#### Action item
A complete answer includes every line below with the word "paths".
===== Information =====
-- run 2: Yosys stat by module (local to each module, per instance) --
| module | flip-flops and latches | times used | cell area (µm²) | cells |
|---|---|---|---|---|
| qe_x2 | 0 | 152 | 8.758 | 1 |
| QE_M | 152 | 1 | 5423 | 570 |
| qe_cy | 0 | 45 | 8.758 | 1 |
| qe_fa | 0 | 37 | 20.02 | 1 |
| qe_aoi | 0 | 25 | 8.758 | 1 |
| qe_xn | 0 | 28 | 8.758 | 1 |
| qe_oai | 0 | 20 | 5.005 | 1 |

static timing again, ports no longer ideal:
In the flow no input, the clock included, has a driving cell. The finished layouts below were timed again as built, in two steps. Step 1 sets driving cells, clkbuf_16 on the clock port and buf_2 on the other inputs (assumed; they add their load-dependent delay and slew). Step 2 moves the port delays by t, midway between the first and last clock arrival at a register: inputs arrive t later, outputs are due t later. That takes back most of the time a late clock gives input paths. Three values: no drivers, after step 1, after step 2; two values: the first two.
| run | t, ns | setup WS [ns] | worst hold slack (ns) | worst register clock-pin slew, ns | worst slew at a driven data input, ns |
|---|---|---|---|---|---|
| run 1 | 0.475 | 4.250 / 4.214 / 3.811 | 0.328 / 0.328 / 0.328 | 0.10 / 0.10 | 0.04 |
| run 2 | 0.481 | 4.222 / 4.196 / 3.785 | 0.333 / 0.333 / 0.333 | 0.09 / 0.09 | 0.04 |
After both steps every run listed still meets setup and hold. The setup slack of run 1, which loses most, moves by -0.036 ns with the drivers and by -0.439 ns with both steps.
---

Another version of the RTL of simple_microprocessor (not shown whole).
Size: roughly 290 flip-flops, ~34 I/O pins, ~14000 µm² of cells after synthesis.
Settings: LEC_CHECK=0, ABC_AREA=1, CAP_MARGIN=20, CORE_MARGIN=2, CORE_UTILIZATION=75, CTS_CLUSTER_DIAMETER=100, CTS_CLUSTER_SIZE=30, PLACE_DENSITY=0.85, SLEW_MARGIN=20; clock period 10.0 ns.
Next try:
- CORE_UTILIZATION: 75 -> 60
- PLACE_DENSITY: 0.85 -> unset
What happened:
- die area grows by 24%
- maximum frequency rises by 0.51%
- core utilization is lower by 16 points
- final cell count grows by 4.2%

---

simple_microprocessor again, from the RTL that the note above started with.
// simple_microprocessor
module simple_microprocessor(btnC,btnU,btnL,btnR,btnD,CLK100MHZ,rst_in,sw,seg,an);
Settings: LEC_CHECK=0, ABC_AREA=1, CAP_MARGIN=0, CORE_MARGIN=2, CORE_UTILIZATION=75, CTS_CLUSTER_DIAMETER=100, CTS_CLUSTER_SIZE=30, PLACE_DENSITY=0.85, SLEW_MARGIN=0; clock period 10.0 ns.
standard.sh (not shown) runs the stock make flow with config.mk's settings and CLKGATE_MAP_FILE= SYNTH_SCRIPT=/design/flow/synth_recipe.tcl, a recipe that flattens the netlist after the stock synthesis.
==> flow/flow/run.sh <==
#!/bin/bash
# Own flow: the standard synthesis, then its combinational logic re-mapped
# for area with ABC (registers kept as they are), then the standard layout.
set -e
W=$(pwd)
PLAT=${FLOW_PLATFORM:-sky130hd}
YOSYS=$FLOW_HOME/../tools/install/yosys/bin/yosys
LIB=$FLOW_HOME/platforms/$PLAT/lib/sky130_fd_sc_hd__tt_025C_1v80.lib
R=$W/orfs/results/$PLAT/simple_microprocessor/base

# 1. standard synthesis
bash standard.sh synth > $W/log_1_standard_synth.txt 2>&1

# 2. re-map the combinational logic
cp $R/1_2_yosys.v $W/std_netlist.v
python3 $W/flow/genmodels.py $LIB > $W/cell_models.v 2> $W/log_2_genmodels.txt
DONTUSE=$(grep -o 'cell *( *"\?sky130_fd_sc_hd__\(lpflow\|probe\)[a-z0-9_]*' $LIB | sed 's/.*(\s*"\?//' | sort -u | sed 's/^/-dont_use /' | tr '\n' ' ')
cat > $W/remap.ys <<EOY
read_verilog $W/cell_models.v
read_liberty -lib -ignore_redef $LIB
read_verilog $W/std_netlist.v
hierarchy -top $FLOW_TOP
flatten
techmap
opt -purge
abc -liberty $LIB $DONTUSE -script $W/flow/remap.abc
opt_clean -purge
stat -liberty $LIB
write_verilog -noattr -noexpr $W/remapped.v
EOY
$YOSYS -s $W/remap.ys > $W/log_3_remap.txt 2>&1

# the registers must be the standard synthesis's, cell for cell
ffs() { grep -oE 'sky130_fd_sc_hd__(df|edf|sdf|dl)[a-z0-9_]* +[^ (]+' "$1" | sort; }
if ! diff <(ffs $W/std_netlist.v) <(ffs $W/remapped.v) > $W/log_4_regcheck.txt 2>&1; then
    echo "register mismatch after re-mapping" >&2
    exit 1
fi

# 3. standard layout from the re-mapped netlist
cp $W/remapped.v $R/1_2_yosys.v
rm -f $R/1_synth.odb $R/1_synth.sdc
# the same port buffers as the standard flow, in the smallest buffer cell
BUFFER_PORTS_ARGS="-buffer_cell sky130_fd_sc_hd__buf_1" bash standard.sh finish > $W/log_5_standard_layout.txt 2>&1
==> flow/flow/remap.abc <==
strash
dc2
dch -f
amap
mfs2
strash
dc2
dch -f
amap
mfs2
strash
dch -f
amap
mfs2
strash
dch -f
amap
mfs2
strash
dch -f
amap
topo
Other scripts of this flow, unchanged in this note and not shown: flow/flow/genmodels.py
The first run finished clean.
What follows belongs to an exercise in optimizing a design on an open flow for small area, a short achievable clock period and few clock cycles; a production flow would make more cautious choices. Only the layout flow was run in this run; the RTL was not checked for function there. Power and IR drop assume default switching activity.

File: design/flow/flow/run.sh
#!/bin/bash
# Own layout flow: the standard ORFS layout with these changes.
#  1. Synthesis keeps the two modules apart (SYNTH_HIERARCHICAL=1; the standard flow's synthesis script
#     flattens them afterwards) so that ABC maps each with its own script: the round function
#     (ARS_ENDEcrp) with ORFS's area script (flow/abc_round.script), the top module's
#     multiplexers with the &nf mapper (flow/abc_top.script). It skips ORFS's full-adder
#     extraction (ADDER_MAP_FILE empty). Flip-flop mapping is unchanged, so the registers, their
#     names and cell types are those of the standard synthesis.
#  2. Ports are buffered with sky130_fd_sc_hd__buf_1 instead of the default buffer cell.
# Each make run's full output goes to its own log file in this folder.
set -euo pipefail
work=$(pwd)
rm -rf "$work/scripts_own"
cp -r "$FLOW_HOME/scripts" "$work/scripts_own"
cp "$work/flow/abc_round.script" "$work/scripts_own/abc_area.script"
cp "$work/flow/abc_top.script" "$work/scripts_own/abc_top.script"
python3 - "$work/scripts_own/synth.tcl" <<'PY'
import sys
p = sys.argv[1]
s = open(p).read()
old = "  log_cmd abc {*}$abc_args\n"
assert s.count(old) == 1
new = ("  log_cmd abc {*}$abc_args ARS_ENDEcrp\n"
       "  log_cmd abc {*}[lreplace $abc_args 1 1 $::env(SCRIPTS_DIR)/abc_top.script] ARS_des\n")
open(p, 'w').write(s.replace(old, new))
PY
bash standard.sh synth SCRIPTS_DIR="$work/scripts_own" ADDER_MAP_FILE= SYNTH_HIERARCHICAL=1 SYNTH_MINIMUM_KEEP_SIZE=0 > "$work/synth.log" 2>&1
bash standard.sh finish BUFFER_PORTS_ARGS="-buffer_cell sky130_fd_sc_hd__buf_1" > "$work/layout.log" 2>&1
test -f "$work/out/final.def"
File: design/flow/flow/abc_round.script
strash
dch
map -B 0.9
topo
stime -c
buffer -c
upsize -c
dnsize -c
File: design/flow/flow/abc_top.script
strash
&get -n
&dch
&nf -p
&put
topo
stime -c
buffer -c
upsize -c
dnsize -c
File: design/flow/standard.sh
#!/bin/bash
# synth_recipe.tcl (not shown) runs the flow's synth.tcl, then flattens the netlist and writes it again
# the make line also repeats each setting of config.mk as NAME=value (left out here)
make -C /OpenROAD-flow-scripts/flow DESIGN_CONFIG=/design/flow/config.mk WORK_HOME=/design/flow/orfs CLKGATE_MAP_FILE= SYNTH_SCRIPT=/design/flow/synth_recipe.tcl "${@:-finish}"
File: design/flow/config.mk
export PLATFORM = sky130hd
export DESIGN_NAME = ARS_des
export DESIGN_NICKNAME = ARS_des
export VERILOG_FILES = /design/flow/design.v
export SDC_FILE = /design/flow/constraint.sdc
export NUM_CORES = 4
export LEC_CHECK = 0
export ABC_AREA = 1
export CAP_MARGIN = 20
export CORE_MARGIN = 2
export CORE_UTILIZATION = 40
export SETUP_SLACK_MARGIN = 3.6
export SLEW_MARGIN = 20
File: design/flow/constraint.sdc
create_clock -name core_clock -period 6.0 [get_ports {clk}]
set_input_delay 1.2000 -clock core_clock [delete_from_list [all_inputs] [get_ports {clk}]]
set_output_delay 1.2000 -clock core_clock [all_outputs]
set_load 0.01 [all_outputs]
=====
===== Information =====
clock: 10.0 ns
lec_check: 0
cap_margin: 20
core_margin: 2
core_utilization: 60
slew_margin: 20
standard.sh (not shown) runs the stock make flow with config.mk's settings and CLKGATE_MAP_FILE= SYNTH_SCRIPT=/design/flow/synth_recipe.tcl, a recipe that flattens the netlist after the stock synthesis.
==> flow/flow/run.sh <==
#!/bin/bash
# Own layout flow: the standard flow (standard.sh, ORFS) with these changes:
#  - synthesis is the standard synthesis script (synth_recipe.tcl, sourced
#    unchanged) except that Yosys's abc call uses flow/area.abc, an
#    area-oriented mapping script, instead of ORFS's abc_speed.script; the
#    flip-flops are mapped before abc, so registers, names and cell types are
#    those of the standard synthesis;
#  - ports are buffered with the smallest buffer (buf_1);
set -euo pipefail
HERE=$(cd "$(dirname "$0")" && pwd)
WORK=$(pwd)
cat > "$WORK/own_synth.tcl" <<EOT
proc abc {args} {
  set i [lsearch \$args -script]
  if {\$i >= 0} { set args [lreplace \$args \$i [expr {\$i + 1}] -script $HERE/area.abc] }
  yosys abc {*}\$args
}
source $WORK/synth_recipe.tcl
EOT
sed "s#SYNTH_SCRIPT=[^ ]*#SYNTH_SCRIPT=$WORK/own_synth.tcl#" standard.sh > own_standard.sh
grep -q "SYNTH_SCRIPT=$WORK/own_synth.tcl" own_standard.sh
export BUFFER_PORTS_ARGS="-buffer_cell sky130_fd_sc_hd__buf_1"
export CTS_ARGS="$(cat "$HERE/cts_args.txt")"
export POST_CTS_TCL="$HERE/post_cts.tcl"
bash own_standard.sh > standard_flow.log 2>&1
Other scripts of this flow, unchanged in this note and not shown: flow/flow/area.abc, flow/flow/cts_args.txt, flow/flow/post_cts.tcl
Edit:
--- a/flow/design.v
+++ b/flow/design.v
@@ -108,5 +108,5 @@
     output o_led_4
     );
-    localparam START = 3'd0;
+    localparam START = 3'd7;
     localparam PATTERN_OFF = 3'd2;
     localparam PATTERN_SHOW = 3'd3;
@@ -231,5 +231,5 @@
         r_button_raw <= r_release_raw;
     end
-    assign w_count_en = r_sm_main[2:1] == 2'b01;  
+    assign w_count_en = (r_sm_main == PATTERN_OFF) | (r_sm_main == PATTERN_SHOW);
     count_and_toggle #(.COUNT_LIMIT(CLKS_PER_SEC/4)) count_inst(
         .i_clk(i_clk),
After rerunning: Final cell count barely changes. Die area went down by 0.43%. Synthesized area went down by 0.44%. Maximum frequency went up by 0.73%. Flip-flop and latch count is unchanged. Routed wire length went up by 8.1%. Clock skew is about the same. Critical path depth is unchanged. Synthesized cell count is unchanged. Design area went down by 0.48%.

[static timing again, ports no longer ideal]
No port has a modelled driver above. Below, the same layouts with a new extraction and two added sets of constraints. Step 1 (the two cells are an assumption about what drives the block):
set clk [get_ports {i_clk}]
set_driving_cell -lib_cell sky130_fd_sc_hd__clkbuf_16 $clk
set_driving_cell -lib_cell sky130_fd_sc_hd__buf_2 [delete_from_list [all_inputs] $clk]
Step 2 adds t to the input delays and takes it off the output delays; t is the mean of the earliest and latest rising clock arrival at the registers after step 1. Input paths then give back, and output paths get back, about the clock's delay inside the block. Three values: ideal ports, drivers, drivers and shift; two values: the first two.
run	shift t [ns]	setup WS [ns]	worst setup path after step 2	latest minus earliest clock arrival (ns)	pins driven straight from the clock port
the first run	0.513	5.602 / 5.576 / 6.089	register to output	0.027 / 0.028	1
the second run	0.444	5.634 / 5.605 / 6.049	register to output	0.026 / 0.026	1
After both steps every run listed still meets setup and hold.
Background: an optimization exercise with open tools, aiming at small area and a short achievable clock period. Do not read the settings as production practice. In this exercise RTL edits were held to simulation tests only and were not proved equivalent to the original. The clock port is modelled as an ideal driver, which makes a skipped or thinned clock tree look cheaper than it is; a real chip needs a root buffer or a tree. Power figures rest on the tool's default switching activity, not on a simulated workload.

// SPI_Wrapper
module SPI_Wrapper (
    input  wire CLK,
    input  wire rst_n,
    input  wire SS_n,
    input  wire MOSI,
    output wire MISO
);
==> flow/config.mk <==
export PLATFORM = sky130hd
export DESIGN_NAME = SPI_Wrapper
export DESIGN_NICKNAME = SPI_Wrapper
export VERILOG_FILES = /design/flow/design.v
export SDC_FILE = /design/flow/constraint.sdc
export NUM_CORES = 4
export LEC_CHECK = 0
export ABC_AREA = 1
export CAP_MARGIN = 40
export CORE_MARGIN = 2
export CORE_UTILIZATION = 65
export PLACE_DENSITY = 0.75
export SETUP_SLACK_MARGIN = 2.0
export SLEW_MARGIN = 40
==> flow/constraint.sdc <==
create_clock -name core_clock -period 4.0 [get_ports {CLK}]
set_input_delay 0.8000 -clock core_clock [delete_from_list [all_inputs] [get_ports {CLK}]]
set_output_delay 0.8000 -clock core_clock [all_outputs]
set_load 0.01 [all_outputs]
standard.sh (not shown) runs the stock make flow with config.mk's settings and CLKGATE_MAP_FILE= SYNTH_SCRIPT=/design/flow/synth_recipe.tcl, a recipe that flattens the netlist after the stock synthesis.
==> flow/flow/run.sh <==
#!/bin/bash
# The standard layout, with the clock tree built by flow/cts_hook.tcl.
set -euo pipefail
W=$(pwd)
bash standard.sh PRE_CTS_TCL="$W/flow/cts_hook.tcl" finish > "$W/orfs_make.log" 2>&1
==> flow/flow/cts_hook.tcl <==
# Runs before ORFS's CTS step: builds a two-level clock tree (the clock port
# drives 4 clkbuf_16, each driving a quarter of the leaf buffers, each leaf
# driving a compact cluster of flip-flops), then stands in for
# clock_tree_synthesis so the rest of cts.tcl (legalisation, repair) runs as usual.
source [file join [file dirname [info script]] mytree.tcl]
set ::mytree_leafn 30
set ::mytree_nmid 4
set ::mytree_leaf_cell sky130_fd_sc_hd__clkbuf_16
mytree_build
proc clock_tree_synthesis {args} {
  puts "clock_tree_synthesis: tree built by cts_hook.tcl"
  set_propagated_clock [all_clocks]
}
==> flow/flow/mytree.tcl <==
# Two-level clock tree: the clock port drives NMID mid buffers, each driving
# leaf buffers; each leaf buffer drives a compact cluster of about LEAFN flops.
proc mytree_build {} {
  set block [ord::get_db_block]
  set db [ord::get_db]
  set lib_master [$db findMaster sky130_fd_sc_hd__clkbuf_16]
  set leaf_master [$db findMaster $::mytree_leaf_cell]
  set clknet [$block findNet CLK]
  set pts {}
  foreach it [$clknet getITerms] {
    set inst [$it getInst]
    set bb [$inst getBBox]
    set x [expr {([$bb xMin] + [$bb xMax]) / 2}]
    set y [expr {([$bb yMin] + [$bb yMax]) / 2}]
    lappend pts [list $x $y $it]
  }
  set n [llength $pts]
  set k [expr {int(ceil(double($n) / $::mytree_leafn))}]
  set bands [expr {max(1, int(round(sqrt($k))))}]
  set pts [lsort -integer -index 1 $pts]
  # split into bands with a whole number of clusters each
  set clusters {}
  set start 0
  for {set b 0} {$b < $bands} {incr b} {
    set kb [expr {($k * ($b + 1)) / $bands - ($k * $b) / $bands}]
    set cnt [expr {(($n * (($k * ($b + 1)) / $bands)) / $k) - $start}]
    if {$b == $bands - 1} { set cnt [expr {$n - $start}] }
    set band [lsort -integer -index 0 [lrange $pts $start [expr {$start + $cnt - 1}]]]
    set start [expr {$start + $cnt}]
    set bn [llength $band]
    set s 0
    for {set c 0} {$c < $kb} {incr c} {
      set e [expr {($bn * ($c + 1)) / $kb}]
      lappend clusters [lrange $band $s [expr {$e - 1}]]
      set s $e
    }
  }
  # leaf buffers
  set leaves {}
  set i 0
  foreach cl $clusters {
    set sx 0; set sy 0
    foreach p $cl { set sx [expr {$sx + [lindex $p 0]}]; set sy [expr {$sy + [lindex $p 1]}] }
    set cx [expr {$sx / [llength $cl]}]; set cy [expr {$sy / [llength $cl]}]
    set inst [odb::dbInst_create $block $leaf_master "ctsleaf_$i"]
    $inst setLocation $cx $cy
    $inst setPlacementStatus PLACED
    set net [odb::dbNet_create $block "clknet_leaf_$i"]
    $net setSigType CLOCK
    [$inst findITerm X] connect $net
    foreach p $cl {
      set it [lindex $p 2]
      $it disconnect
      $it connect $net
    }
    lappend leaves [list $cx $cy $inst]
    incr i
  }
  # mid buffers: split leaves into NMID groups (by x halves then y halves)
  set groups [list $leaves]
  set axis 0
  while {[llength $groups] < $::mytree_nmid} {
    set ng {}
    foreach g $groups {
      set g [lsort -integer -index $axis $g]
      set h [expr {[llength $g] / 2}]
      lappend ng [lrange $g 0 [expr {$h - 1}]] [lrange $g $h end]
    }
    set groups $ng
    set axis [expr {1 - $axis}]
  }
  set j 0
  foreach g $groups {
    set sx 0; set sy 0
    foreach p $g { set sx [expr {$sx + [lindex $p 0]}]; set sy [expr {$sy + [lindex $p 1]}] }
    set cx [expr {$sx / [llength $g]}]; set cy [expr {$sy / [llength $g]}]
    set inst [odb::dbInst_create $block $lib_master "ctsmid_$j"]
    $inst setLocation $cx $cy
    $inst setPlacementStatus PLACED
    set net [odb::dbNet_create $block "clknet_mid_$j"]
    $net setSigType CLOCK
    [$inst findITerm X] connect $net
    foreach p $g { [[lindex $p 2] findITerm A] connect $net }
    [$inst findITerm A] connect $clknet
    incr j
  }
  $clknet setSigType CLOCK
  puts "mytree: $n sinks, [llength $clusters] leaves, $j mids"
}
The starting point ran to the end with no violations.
=====
#### Finished exercise
In the flow no input, the clock included, has a driving cell. The finished layouts below were timed again as built, in two steps. Step 1 sets driving cells, clkbuf_16 on the clock port and buf_2 on the other inputs (assumed; they add their load-dependent delay and slew). Step 2 moves the port delays by t, midway between the first and last clock arrival at a register: inputs arrive t later, outputs are due t later. That takes back most of the time a late clock gives input paths. Three values: no drivers, after step 1, after step 2; two values: the first two.
Step 2 adds t to the input delays and takes it off the output delays; t is the mean of the earliest and latest rising clock arrival at the registers after step 1. Input paths then give back, and output paths get back, about the clock's delay inside the block. Three values: ideal ports, drivers, drivers and shift; two values: the first two.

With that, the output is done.